In Burlington Northern, the Court considered whether Shell Oil Company could be held liable as an "arranger" because it sold new chemicals as a product to a company that spilled or leaked part of them in the course of using them, and because Shell continued selling the chemicals even after it learned of the leaking. The Court held that Shell was not liable. "Although we agree," wrote the Court, "that the question whether § 9607(a)(3) liability is fact intensive and case specific," nonetheless "under the plain language of the statute," an entity may qualify as an arranger under § 9607(a)(3) only "when it takes intentional steps to dispose of a hazardous substance." Although knowledge that a product "will be leaked, spilled, dumped, or otherwise discarded may provide evidence of the entity's intent to dispose of its hazardous wastes, knowledge alone is insufficient to prove that an entity ‘planned for' the disposal, particularly when the disposal occurs as a peripheral result of the legitimate sale of an unused, useful product." Under the facts of this case, there was no evidence that Shell intended to dispose of its new chemicals by selling them to a customer, and so it was not liable as an arranger.
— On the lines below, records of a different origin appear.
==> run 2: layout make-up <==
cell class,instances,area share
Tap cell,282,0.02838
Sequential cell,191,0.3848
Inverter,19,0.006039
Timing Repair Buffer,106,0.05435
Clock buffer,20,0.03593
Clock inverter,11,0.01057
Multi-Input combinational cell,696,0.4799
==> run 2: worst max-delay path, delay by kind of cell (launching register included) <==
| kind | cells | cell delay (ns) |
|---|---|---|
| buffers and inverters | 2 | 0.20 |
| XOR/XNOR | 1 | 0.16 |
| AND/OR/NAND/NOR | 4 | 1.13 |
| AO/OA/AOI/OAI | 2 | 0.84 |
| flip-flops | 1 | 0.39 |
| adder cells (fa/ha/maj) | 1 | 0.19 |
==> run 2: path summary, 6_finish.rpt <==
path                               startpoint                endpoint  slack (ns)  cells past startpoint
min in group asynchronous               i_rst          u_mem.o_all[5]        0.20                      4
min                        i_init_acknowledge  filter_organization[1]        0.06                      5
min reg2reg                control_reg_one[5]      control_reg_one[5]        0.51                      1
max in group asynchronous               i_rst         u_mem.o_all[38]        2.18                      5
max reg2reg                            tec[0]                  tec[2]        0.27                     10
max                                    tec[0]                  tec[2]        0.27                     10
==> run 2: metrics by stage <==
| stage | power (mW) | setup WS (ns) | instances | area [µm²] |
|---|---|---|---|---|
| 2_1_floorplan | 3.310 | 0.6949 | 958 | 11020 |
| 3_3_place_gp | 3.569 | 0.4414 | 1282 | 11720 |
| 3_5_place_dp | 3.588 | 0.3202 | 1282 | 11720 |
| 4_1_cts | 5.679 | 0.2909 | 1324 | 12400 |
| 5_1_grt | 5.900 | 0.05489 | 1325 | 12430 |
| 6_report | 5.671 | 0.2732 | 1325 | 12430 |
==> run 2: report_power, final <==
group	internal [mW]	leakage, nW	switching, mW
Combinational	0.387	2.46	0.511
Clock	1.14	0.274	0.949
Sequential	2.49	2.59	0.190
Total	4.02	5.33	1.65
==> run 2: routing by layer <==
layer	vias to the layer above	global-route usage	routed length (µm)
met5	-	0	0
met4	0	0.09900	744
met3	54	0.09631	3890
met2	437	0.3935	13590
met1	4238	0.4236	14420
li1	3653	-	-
## src/design/mis_pkg.sv

```systemverilog
// constants shared by the measurement i/o sequencer modules
package mis_pkg;
  // clock and time base
  localparam int CLK_PERIOD_NS  = 10;
  localparam int MS_NS          = 1000000;
  localparam int CYC_PER_MS     = MS_NS / CLK_PERIOD_NS;
  localparam int DEBOUNCE_NS    = 100000;
  localparam int DEBOUNCE_CYC   = DEBOUNCE_NS / CLK_PERIOD_NS;

  // strobe setting range in milliseconds
  localparam int         MS_W       = 10;
  localparam logic [9:0] MS_MIN     = 10'h001;
  localparam logic [9:0] MS_MAX     = 10'h3E7;
  localparam logic [9:0] DELAY_RST  = 10'h001;
  localparam logic [9:0] WIDTH_RST  = 10'h001;

  // register byte offsets
  localparam logic [7:0] OFS_CTRL   = 8'h00;
  localparam logic [7:0] OFS_DELAY  = 8'h04;
  localparam logic [7:0] OFS_WIDTH  = 8'h08;
  localparam logic [7:0] OFS_STATUS = 8'h0C;
  localparam logic [7:0] OFS_ISTAT  = 8'h10;
  localparam logic [7:0] OFS_IMASK  = 8'h14;

  // control fields
  localparam int CTRL_EXT_TRIG = 0;
  localparam int CTRL_IO_MODE  = 1;
  localparam int CTRL_TILT     = 2;
  localparam logic [2:0] CTRL_RST = 3'h0;

  // interrupt event bits
  localparam int IRQ_N         = 5;
  localparam int EV_START      = 0;
  localparam int EV_IGNORED    = 1;
  localparam int EV_JUDGED     = 2;
  localparam int EV_CAPTURED   = 3;
  localparam int EV_ZERO       = 4;

  // debounced input indices
  localparam int IN_N          = 5;
  localparam int IN_TRIG_HV    = 0;
  localparam int IN_TRIG_LV    = 1;
  localparam int IN_HOLD       = 2;
  localparam int IN_ZERO       = 3;
  localparam int IN_LASER      = 4;

  localparam logic [1:0] RESP_OKAY   = 2'h0;
  localparam logic [1:0] RESP_SLVERR = 2'h2;

  typedef enum logic [1:0] {
    MIS_ST_IDLE  = 2'b00,
    MIS_ST_DELAY = 2'b01,
    MIS_ST_PULSE = 2'b10
  } mis_strobe_state_e;
endpackage : mis_pkg

```

## src/design/mis_strobe_if.sv

```systemverilog
// carrier between the sequencer and its strobe generator
`timescale 1ns/1ps
`default_nettype none
interface mis_strobe_if;
  logic       start;
  logic       pass_in;
  logic [9:0] delay_ms;
  logic [9:0] width_ms;
  logic       strobe;
  logic       pass_out;
  logic       active;

  modport ctrl (output start, output pass_in, output delay_ms, output width_ms,
                input strobe, input pass_out, input active);
  modport gen  (input start, input pass_in, input delay_ms, input width_ms,
                output strobe, output pass_out, output active);
endinterface : mis_strobe_if
`default_nettype wire

```

## src/design/measurement_io_sequencer.sv

```systemverilog
// discrete i/o sequencer of the measurement unit with an axi4-lite register slave
// Behaviour
// - Judgment strobe rises only after the configured delay following judgment.
// - Result output high for OK, low for NG.
// - New start triggers are ignored while busy is high.
// - Busy is high from accepted start until image capture completes.
// - Internal mode with hold keeps measuring; only reporting changes.
// - Hold in internal I/O-request mode sends the preceding result once.
// - Hold in internal stream mode suppresses all result transmissions.
// - External trigger mode ignores the hold input completely.
// - Zero input sets or resets the measurement origin.
// - In offset-tilt measurement the zero input toggles the judgment criterion.
// - Either trigger input driven high starts a measurement.
// - Trigger inputs act only in external trigger mode.
// - Laser emission enabled while the laser pair is shorted.
// - Strobe delay setting ranges 1 to 999.
// - Strobe width setting ranges 1 to 999.
// - Low-voltage trigger starts on its rising edge, not its level.
//
// Design decisions made here: the register addresses and register access over AXI4-Lite.
`timescale 1ns/1ps
`default_nettype none
module measurement_io_sequencer #(
  parameter int CYC_PER_MS   = mis_pkg::CYC_PER_MS,
  parameter int DEBOUNCE_CYC = mis_pkg::DEBOUNCE_CYC
) (
  input  wire logic        aclk,
  input  wire logic        aresetn,
  // axi4-lite slave
  input  wire logic [7:0]  s_axi_awaddr,
  input  wire logic        s_axi_awvalid,
  output logic             s_axi_awready,
  input  wire logic [31:0] s_axi_wdata,
  input  wire logic [3:0]  s_axi_wstrb,
  input  wire logic        s_axi_wvalid,
  output logic             s_axi_wready,
  output logic [1:0]       s_axi_bresp,
  output logic             s_axi_bvalid,
  input  wire logic        s_axi_bready,
  input  wire logic [7:0]  s_axi_araddr,
  input  wire logic        s_axi_arvalid,
  output logic             s_axi_arready,
  output logic [31:0]      s_axi_rdata,
  output logic [1:0]       s_axi_rresp,
  output logic             s_axi_rvalid,
  input  wire logic        s_axi_rready,
  // controller-side discrete inputs
  input  wire logic        start_in_high_volt,
  input  wire logic        start_in_low_volt,
  input  wire logic        hold_in,
  input  wire logic        zero_in,
  input  wire logic        laser_pair_shorted,
  // discrete outputs to the controller
  output logic             judgment_strobe,
  output logic             judgment_pass,
  output logic             capture_in_progress,
  // measurement core side
  input  wire logic        capture_done,
  input  wire logic        judge_done,
  input  wire logic        judge_ok,
  input  wire logic        result_valid,
  output logic             meas_start,
  output logic             laser_enable,
  output logic             origin_set,
  output logic             criterion_toggle,
  output logic             criterion_sel,
  output logic             report_send,
  output logic             report_resend_held,
  output logic             irq
);

  // ---------------- input conditioning ----------------
  logic [mis_pkg::IN_N-1:0] raw_in;
  logic [mis_pkg::IN_N-1:0] deb;
  logic [mis_pkg::IN_N-1:0] deb_prev_q;

  assign raw_in = {laser_pair_shorted, zero_in, hold_in, start_in_low_volt, start_in_high_volt};

  // filter keeps contact bounce from firing several starts
  mis_debounce #(
    .W      (mis_pkg::IN_N),
    .CYCLES (DEBOUNCE_CYC)
  ) u_debounce (
    .aclk    (aclk),
    .aresetn (aresetn),
    .raw     (raw_in),
    .clean   (deb)
  );

  // previous filtered levels for edge detection
  always_ff @(posedge aclk) begin
    if (!aresetn) begin
      deb_prev_q <= '0;
    end else begin
      deb_prev_q <= deb;
    end
  end

  // ---------------- registers ----------------
  logic [2:0]               ctrl_q;
  logic [9:0]               delay_q;
  logic [9:0]               width_q;
  logic [mis_pkg::IRQ_N-1:0] istat_q;
  logic [mis_pkg::IRQ_N-1:0] imask_q;
  logic [mis_pkg::IRQ_N-1:0] events;
  logic                     ext_mode;
  logic                     io_mode;
  logic                     tilt_mode;

  assign ext_mode  = ctrl_q[mis_pkg::CTRL_EXT_TRIG];
  assign io_mode   = ctrl_q[mis_pkg::CTRL_IO_MODE];
  assign tilt_mode = ctrl_q[mis_pkg::CTRL_TILT];

  // ---------------- trigger and busy ----------------
  logic trig_req;
  logic start_ok;

  // high-volt input acts on level, low-volt input only on its rising edge
  assign trig_req = deb[mis_pkg::IN_TRIG_HV]
                  | (deb[mis_pkg::IN_TRIG_LV] & ~deb_prev_q[mis_pkg::IN_TRIG_LV]);
  assign start_ok = trig_req & ext_mode & ~capture_in_progress;

  // start pulse to the core
  always_ff @(posedge aclk) begin
    if (!aresetn) begin
      meas_start <= 1'b0;
    end else begin
      meas_start <= start_ok;
    end
  end

  // busy spans start through capture; a start in the same cycle wins
  always_ff @(posedge aclk) begin
    if (!aresetn) begin
      capture_in_progress <= 1'b0;
    end else if (start_ok) begin
      capture_in_progress <= 1'b1;
    end else if (capture_done) begin
      capture_in_progress <= 1'b0;
    end
  end

  // ---------------- strobe and result ----------------
  mis_strobe_if sif ();

  assign sif.start    = judge_done;
  assign sif.pass_in  = judge_ok;
  assign sif.delay_ms = delay_q;
  assign sif.width_ms = width_q;

  mis_strobe_gen #(
    .CYC_PER_MS (CYC_PER_MS)
  ) u_strobe (
    .aclk    (aclk),
    .aresetn (aresetn),
    .sif     (sif.gen)
  );

  // re-register so the pins come from flops in this module
  always_ff @(posedge aclk) begin
    if (!aresetn) begin
      judgment_strobe <= 1'b0;
      judgment_pass   <= 1'b0;
    end else begin
      judgment_strobe <= sif.strobe;
      judgment_pass   <= sif.pass_out;
    end
  end

  // ---------------- hold and reporting ----------------
  logic hold_eff;
  logic held_sent_q;

  // hold only counts in internal mode
  assign hold_eff  = deb[mis_pkg::IN_HOLD] & ~ext_mode;

  // measuring never stops; only the report path is gated
  always_ff @(posedge aclk) begin
    if (!aresetn) begin
      report_send        <= 1'b0;
      report_resend_held <= 1'b0;
      held_sent_q        <= 1'b0;
    end else begin
      report_send        <= result_valid & ~hold_eff;
      report_resend_held <= hold_eff & io_mode & ~held_sent_q;
      if (!hold_eff) begin
        held_sent_q <= 1'b0;
      end else if (io_mode) begin
        held_sent_q <= 1'b1;
      end
    end
  end

  // ---------------- zero set and laser ----------------
  logic zero_rise;

  assign zero_rise = deb[mis_pkg::IN_ZERO] & ~deb_prev_q[mis_pkg::IN_ZERO];

  // zero input means origin normally, criterion swap in offset tilt
  always_ff @(posedge aclk) begin
    if (!aresetn) begin
      origin_set       <= 1'b0;
      criterion_toggle <= 1'b0;
      criterion_sel    <= 1'b0;
    end else begin
      origin_set       <= zero_rise & ~tilt_mode;
      criterion_toggle <= zero_rise & tilt_mode;
      if (zero_rise && tilt_mode) begin
        criterion_sel <= ~criterion_sel;
      end
    end
  end

  // laser follows the filtered contact state
  always_ff @(posedge aclk) begin
    if (!aresetn) begin
      laser_enable <= 1'b0;
    end else begin
      laser_enable <= deb[mis_pkg::IN_LASER];
    end
  end

  // ---------------- interrupt events ----------------
  always_comb begin
    events                       = '0;
    events[mis_pkg::EV_START]    = start_ok;
    events[mis_pkg::EV_IGNORED]  = trig_req & ~start_ok;
    events[mis_pkg::EV_JUDGED]   = judge_done;
    events[mis_pkg::EV_CAPTURED] = capture_done;
    events[mis_pkg::EV_ZERO]     = zero_rise;
  end

  // ---------------- axi4-lite write path ----------------
  logic       aw_hs;
  logic       w_hs;
  logic       aw_got_q;
  logic       w_got_q;
  logic [7:0] awaddr_q;
  logic [31:0] wdata_q;
  logic [3:0] wstrb_q;
  logic       commit;
  logic       wr_hit;
  logic [9:0] wr_ms;

  assign aw_hs  = s_axi_awvalid & s_axi_awready;
  assign w_hs   = s_axi_wvalid & s_axi_wready;
  assign commit = aw_got_q & w_got_q & ~s_axi_bvalid;
  assign wr_hit = (awaddr_q == mis_pkg::OFS_CTRL)  | (awaddr_q == mis_pkg::OFS_DELAY)
                | (awaddr_q == mis_pkg::OFS_WIDTH) | (awaddr_q == mis_pkg::OFS_ISTAT)
                | (awaddr_q == mis_pkg::OFS_IMASK);

  // millisecond settings are clamped into 1..999
  always_comb begin
    wr_ms = wdata_q[9:0];
    if (wdata_q[31:10] != '0 || wr_ms > mis_pkg::MS_MAX) begin
      wr_ms = mis_pkg::MS_MAX;
    end else if (wr_ms < mis_pkg::MS_MIN) begin
      wr_ms = mis_pkg::MS_MIN;
    end
  end

  // address and data are captured independently, in either order
  always_ff @(posedge aclk) begin
    if (!aresetn) begin
      aw_got_q <= 1'b0;
      w_got_q  <= 1'b0;
      awaddr_q <= '0;
      wdata_q  <= '0;
      wstrb_q  <= '0;
    end else begin
      if (aw_hs) begin
        aw_got_q <= 1'b1;
        awaddr_q <= s_axi_awaddr;
      end else if (commit) begin
        aw_got_q <= 1'b0;
      end
      if (w_hs) begin
        w_got_q <= 1'b1;
        wdata_q <= s_axi_wdata;
        wstrb_q <= s_axi_wstrb;
      end else if (commit) begin
        w_got_q <= 1'b0;
      end
    end
  end

  // ready is re-offered only once the channel has drained
  always_ff @(posedge aclk) begin
    if (!aresetn) begin
      s_axi_awready <= 1'b0;
      s_axi_wready  <= 1'b0;
    end else begin
      s_axi_awready <= ~(aw_got_q | aw_hs) | commit;
      s_axi_wready  <= ~(w_got_q | w_hs) | commit;
      if (aw_hs) begin
        s_axi_awready <= 1'b0;
      end
      if (w_hs) begin
        s_axi_wready <= 1'b0;
      end
    end
  end

  // write response
  always_ff @(posedge aclk) begin
    if (!aresetn) begin
      s_axi_bvalid <= 1'b0;
      s_axi_bresp  <= mis_pkg::RESP_OKAY;
    end else if (commit) begin
      s_axi_bvalid <= 1'b1;
      s_axi_bresp  <= wr_hit ? mis_pkg::RESP_OKAY : mis_pkg::RESP_SLVERR;
    end else if (s_axi_bready) begin
      s_axi_bvalid <= 1'b0;
    end
  end

  // configuration registers; byte lane 0 carries all control bits
  always_ff @(posedge aclk) begin
    if (!aresetn) begin
      ctrl_q  <= mis_pkg::CTRL_RST;
      delay_q <= mis_pkg::DELAY_RST;
      width_q <= mis_pkg::WIDTH_RST;
      imask_q <= '0;
    end else if (commit) begin
      if (awaddr_q == mis_pkg::OFS_CTRL && wstrb_q[0]) begin
        ctrl_q <= wdata_q[2:0];
      end
      if (awaddr_q == mis_pkg::OFS_DELAY && wstrb_q[1:0] == 2'h3) begin
        delay_q <= wr_ms;
      end
      if (awaddr_q == mis_pkg::OFS_WIDTH && wstrb_q[1:0] == 2'h3) begin
        width_q <= wr_ms;
      end
      if (awaddr_q == mis_pkg::OFS_IMASK && wstrb_q[0]) begin
        imask_q <= wdata_q[mis_pkg::IRQ_N-1:0];
      end
    end
  end

  // sticky status; a new event beats a write-one-to-clear in the same cycle
  always_ff @(posedge aclk) begin
    if (!aresetn) begin
      istat_q <= '0;
    end else if (commit && awaddr_q == mis_pkg::OFS_ISTAT && wstrb_q[0]) begin
      istat_q <= (istat_q & ~wdata_q[mis_pkg::IRQ_N-1:0]) | events;
    end else begin
      istat_q <= istat_q | events;
    end
  end

  // level interrupt from unmasked sticky bits
  always_ff @(posedge aclk) begin
    if (!aresetn) begin
      irq <= 1'b0;
    end else begin
      irq <= |(istat_q & imask_q);
    end
  end

  // ---------------- axi4-lite read path ----------------
  logic        ar_hs;
  logic [31:0] rd_val;
  logic        rd_hit;

  assign ar_hs = s_axi_arvalid & s_axi_arready;

  // read mux; reserved bits read zero
  always_comb begin
    rd_val = '0;
    rd_hit = 1'b1;
    case (s_axi_araddr)
      mis_pkg::OFS_CTRL:   rd_val[2:0] = ctrl_q;
      mis_pkg::OFS_DELAY:  rd_val[9:0] = delay_q;
      mis_pkg::OFS_WIDTH:  rd_val[9:0] = width_q;
      mis_pkg::OFS_STATUS: rd_val[6:0] = {criterion_sel, laser_enable, hold_eff, sif.active,
                                          judgment_pass, judgment_strobe, capture_in_progress};
      mis_pkg::OFS_ISTAT:  rd_val[mis_pkg::IRQ_N-1:0] = istat_q;
      mis_pkg::OFS_IMASK:  rd_val[mis_pkg::IRQ_N-1:0] = imask_q;
      default:             rd_hit = 1'b0;
    endcase
  end

  // single outstanding read, answered the cycle after acceptance
  always_ff @(posedge aclk) begin
    if (!aresetn) begin
      s_axi_arready <= 1'b0;
      s_axi_rvalid  <= 1'b0;
      s_axi_rdata   <= '0;
      s_axi_rresp   <= mis_pkg::RESP_OKAY;
    end else if (ar_hs) begin
      s_axi_arready <= 1'b0;
      s_axi_rvalid  <= 1'b1;
      s_axi_rdata   <= rd_val;
      s_axi_rresp   <= rd_hit ? mis_pkg::RESP_OKAY : mis_pkg::RESP_SLVERR;
    end else if (s_axi_rvalid) begin
      if (s_axi_rready) begin
        s_axi_rvalid  <= 1'b0;
        s_axi_arready <= 1'b1;
      end
    end else begin
      s_axi_arready <= 1'b1;
    end
  end

endmodule : measurement_io_sequencer
`default_nettype wire

```

## src/design/mis_debounce.sv

```systemverilog
// two-flop synchroniser and stability filter, one lane per input
`timescale 1ns/1ps
`default_nettype none
module mis_debounce #(
  parameter int W      = 5,
  parameter int CYCLES = 10000
) (
  input  wire logic         aclk,
  input  wire logic         aresetn,
  input  wire logic [W-1:0] raw,
  output logic      [W-1:0] clean
);
  localparam int CW = $clog2(CYCLES + 1);

  genvar i;
  generate
    for (i = 0; i < W; i++) begin : g_lane
      logic          meta_q;
      logic          sync_q;
      logic [CW-1:0] cnt_q;
      // first flop feeds only the second
      always_ff @(posedge aclk) begin
        if (!aresetn) begin
          meta_q <= 1'b0;
          sync_q <= 1'b0;
        end else begin
          meta_q <= raw[i];
          sync_q <= meta_q;
        end
      end
      // level must hold for the whole window before it is believed
      always_ff @(posedge aclk) begin
        if (!aresetn) begin
          cnt_q    <= '0;
          clean[i] <= 1'b0;
        end else if (sync_q == clean[i]) begin
          cnt_q <= '0;
        end else if (cnt_q == CW'(CYCLES - 1)) begin
          cnt_q    <= '0;
          clean[i] <= sync_q;
        end else begin
          cnt_q <= cnt_q + 1'b1;
        end
      end
    end
  endgenerate
endmodule : mis_debounce
`default_nettype wire

```

## src/design/mis_strobe_gen.sv

```systemverilog
// delayed judgment strobe with programmable delay and width in ms
`timescale 1ns/1ps
`default_nettype none
module mis_strobe_gen #(
  parameter int CYC_PER_MS = mis_pkg::CYC_PER_MS
) (
  input  wire logic aclk,
  input  wire logic aresetn,
  mis_strobe_if.gen sif
);
  localparam int TW = $clog2(CYC_PER_MS + 1);

  mis_pkg::mis_strobe_state_e state_q;
  logic [TW-1:0]              tick_q;
  logic [9:0]                 ms_q;
  logic [9:0]                 width_q;
  logic                       tick;

  assign tick = (tick_q == TW'(CYC_PER_MS - 1));

  // result is latched at judgment so it settles before the strobe
  always_ff @(posedge aclk) begin
    if (!aresetn) begin
      sif.pass_out <= 1'b0;
    end else if (sif.start) begin
      sif.pass_out <= sif.pass_in;
    end
  end

  // a new judgment restarts the sequence; late strobes would mislabel results
  always_ff @(posedge aclk) begin
    if (!aresetn) begin
      state_q    <= mis_pkg::MIS_ST_IDLE;
      tick_q     <= '0;
      ms_q       <= '0;
      width_q    <= '0;
      sif.strobe <= 1'b0;
    end else if (sif.start) begin
      state_q    <= mis_pkg::MIS_ST_DELAY;
      tick_q     <= '0;
      ms_q       <= sif.delay_ms;
      width_q    <= sif.width_ms;
      sif.strobe <= 1'b0;
    end else begin
      tick_q <= (tick || state_q == mis_pkg::MIS_ST_IDLE) ? '0 : tick_q + 1'b1;
      case (state_q)
        mis_pkg::MIS_ST_DELAY: begin
          if (tick) begin
            if (ms_q <= mis_pkg::MS_MIN) begin
              state_q    <= mis_pkg::MIS_ST_PULSE;
              ms_q       <= width_q;
              sif.strobe <= 1'b1;
            end else begin
              ms_q <= ms_q - 1'b1;
            end
          end
        end
        mis_pkg::MIS_ST_PULSE: begin
          if (tick) begin
            if (ms_q <= mis_pkg::MS_MIN) begin
              state_q    <= mis_pkg::MIS_ST_IDLE;
              sif.strobe <= 1'b0;
            end else begin
              ms_q <= ms_q - 1'b1;
            end
          end
        end
        default: begin
          state_q <= mis_pkg::MIS_ST_IDLE;
        end
      endcase
    end
  end

  assign sif.active = (state_q != mis_pkg::MIS_ST_IDLE);
endmodule : mis_strobe_gen
`default_nettype wire

```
A second question presented in Burlington Northern was whether the liability of two railroads who owned a portion of the property that was contaminated was properly limited to only 9 percent of the total remediation costs. The Court embraced the approach of the district court decision in United States v. Chem-Dyne Corp., 572 F.Supp. 802 (S.D. Ohio 1983), holding that the starting point for the apportionment analysis is § 433A of the Restatement (Second) of Torts. Under § 433A(1)(b), apportionment is proper when "there is a reasonable basis for determining the contribution of each cause to a single harm." "Equitable considerations play no role in the apportionment analysis," the Court held. "[R]ather, apportionment is proper only when the evidence supports the divisibility of the damages jointly caused by the PRPs." The Court found a sufficient basis for apportioning liability on the record before it, based on the railroads' length of ownership of their parcel of land, the size of the railroads' parcel compared to the overall contaminated parcel, and the volume of relevant activities on the railroads' land compared to the volume on the rest of the parcel.

Justice Stevens delivered the opinion of the Court, in which Chief Justice Roberts and Justices Scalia, Kennedy, Souter, Thomas, Breyer, and Alito joined. Justice Ginsburg filed a dissenting opinion.